Charles Hubert Vincent (Fontainebleau, 15 April 1828 – 16 August 1888) was a French playwright, chansonnier, goguettier, novelist, journalist and publisher.

== Biography ==
Coming from a family of four generations of wig makers, he left the Graduate School of Fontainebleau at the age of thirteen and engaged in several little jobs. He was alternatively a notary and avoué clerk. In 1840, he moved to Paris as an upholsterer and then worked as traveling salesman.

During the French Revolution of 1848, Vincent attracted attention with his revolutionary poems, published in 1849 under the title Album révolutionnaire. Chants démocratiques.

In 1850, he settled in Paris, and from singing to political meetings, he naturally came to journalism and songwriting. Charles Vincent became famous.

Vincent wrote many novels, poems and songs, including the collection titled Refrains du dimanche (Paris, 1856), composed in collaboration with Édouard Plouvier and illustrated by Gustave Doré. In 1860, he published Histoire de la chaussure et des cordonniers, and several novels.

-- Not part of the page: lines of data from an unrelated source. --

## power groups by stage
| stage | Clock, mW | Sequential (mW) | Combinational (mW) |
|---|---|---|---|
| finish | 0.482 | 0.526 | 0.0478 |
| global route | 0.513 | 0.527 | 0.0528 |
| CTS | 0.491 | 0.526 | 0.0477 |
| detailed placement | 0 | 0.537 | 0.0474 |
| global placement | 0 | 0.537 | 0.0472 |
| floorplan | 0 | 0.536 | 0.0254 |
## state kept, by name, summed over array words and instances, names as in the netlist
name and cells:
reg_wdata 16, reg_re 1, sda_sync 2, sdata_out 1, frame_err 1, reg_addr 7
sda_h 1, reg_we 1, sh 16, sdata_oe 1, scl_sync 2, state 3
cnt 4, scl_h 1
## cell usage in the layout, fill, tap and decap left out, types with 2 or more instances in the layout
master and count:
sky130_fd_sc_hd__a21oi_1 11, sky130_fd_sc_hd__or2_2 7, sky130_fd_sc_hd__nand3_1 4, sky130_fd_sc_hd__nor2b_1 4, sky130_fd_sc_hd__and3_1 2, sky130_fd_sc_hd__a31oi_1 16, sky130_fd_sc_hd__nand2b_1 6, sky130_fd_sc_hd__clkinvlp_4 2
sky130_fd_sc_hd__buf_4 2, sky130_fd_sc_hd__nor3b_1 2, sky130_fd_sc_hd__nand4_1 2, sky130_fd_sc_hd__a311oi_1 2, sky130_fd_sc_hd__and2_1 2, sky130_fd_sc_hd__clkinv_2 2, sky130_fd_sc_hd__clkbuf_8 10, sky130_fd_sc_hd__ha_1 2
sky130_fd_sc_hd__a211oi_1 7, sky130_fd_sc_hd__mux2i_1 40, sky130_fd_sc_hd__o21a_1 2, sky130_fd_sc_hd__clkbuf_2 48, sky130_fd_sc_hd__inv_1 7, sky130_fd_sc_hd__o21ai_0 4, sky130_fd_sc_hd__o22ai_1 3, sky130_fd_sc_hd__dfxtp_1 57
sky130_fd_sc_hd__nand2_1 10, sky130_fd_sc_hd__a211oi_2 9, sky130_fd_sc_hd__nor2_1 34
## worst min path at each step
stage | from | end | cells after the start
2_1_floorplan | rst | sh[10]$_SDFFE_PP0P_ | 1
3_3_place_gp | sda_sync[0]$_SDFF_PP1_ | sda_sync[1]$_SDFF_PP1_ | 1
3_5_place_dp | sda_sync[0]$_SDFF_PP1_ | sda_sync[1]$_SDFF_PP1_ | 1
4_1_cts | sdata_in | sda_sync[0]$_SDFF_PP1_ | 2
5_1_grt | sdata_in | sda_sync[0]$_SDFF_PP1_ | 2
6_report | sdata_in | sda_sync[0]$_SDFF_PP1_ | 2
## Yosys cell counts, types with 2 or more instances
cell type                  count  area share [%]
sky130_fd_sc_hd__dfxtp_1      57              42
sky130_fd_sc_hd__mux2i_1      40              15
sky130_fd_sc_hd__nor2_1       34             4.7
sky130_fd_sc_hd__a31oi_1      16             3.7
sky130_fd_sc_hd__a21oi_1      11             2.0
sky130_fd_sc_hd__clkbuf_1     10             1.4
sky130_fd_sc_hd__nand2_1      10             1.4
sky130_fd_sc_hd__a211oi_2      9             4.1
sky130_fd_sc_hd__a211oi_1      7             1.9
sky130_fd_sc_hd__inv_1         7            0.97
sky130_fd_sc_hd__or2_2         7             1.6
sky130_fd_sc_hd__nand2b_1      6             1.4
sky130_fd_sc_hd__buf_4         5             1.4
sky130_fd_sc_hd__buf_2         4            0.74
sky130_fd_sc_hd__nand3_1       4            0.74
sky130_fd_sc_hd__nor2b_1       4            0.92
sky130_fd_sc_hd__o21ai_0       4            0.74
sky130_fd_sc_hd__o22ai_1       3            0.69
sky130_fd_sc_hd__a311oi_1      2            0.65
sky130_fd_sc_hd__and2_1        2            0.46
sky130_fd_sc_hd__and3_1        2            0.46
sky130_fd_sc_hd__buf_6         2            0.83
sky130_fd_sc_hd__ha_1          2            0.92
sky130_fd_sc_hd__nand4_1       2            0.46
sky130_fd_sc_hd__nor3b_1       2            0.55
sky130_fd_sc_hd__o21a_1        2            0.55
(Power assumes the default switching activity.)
File: src/rtl/rom_loader.sv
// Streams a length-prefixed big-endian program image into the instruction ROM
// and holds the CPU in reset until the final word has been written.
module rom_loader
    import rom_loader_pkg::*;
#(
    parameter int unsigned ROM_DEPTH = ROM_DEPTH_DEFAULT
) (
    input  logic              CLK,
    input  logic              reset,
    input  logic [7:0]        in_byte,
    input  logic              in_valid,
    output logic              in_ready,
    input  logic              reload,
    output logic              rom_we,
    output logic [ADDR_W-1:0] rom_addr,
    output logic [15:0]       rom_data,
    output logic              cpu_reset,
    output logic              done,
    output logic              error
);

    loaderState_t       state;
    logic [7:0]         hiByte;
    logic [COUNT_W-1:0] wordCount;
    logic [COUNT_W-1:0] wordAddr;
    logic [COUNT_W-1:0] headerCount;
    logic [COUNT_W-1:0] nextAddr;
    logic               xfer;

    assign xfer        = in_valid && in_ready;
    assign headerCount = {wordCount[15:8], in_byte};
    // Word address is a full 16 bits so a maximal image finishes without wrapping.
    assign nextAddr    = wordAddr + 16'd1;

    // cpu_reset is dropped only after one full cycle in DONE, so the CPU can
    // never fetch in the same cycle the last word is still being written.
    always_ff @(posedge CLK) begin
        if (reset) begin
            state     <= HDR_HI;
            in_ready  <= 1'b1;
            rom_we    <= 1'b0;
            rom_addr  <= '0;
            rom_data  <= '0;
            cpu_reset <= 1'b1;
            done      <= 1'b0;
            error     <= 1'b0;
            hiByte    <= '0;
            wordCount <= '0;
            wordAddr  <= '0;
        end else begin
            rom_we <= 1'b0;
            case (state)
                HDR_HI: begin
                    if (xfer) begin
                        wordCount[15:8] <= in_byte;
                        state           <= HDR_LO;
                    end
                end
                HDR_LO: begin
                    if (xfer) begin
                        wordCount[7:0] <= in_byte;
                        if (headerCount == '0) begin
                            state    <= DONE;
                            in_ready <= 1'b0;
                            done     <= 1'b1;
                        end else if (32'(headerCount) > ROM_DEPTH) begin
                            state    <= ERROR;
                            in_ready <= 1'b0;
                            error    <= 1'b1;
                        end else begin
                            wordAddr <= '0;
                            state    <= DATA_HI;
                        end
                    end
                end
                DATA_HI: begin
                    if (xfer) begin
                        hiByte <= in_byte;
                        state  <= DATA_LO;
                    end
                end
                DATA_LO: begin
                    if (xfer) begin
                        rom_we   <= 1'b1;
                        rom_data <= {hiByte, in_byte};
                        rom_addr <= wordAddr[ADDR_W-1:0];
                        wordAddr <= nextAddr;
                        if (nextAddr == wordCount) begin
                            state    <= DONE;
                            in_ready <= 1'b0;
                            done     <= 1'b1;
                        end else begin
                            state <= DATA_HI;
                        end
                    end
                end
                DONE: begin
                    if (reload) begin
                        state     <= HDR_HI;
                        in_ready  <= 1'b1;
                        done      <= 1'b0;
                        cpu_reset <= 1'b1;
                    end else begin
                        cpu_reset <= 1'b0;
                    end
                end
                ERROR: begin
                    if (reload) begin
                        state    <= HDR_HI;
                        in_ready <= 1'b1;
                        error    <= 1'b0;
                    end
                end
                default: begin
                    state     <= HDR_HI;
                    in_ready  <= 1'b1;
                    cpu_reset <= 1'b1;
                    done      <= 1'b0;
                    error     <= 1'b0;
                end
            endcase
        end
    end

endmodule

File: config.mk
export PLATFORM = sky130hd
export DESIGN_NAME = rom_loader
export DESIGN_NICKNAME = d
export VERILOG_FILES = /design/src/rtl/rom_loader_pkg.sv /design/src/rtl/rom_loader.sv
export SDC_FILE = /design/constraint.sdc
export NUM_CORES = 1
export LEC_CHECK = 0
export ABC_AREA = 1
export CAP_MARGIN = 10
export CORE_MARGIN = 1
export CORE_UTILIZATION = 25
export DETAILED_ROUTE_END_ITERATION = 6
export PLACE_DENSITY = 0.43
export SYNTH_ARGS = -nofsm -noshare
export SYNTH_HDL_FRONTEND = slang
export SYNTH_SLANG_ARGS = --single-unit
File: constraint.sdc
create_clock -name CLK -period 1.8 [get_ports CLK]
set_input_delay 0.54 -clock CLK [delete_from_list [all_inputs] [get_ports CLK]]
set_output_delay 0.54 -clock CLK [all_outputs]
set_load 0.05 [all_outputs]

As a journalist, he collaborated with Le Siècle newspaper and founded Le Moniteur de la cordonnerie, which frequently paid its editors with shoes ... La Halle aux cuirs was one of the first technical journal in the French press.

Vincent established or directed several fashion magazines: L'Illustrateur des dames, La Joie du foyer, La Boîte à ouvrage, etc. He was a pioneer in the specialized press and all his ventures prospered.

He also wrote L'Enfant du Tour de France, five-act drama given in 1857, as well as one vaudeville, La Crème des domestiques, in 1858.

The child of the Revolution of 1848 made thus a fortune under the Second French Empire but remained true to songwriting throughout his life.

In 1878, 1881, 1883 and 1886, Vincent was elected president of the famous Parisian goguette, the Caveau, or society of songwriters.

== Selected works ==
- Album révolutionnaire, Paris, 1849.
- L'Enfant du Tour de France, Paris, 1857.
- La Crème des domestiques, Paris, 1858.
- Chansons mois et toasts, E. Dentu, Éditeur, Paris, 1882.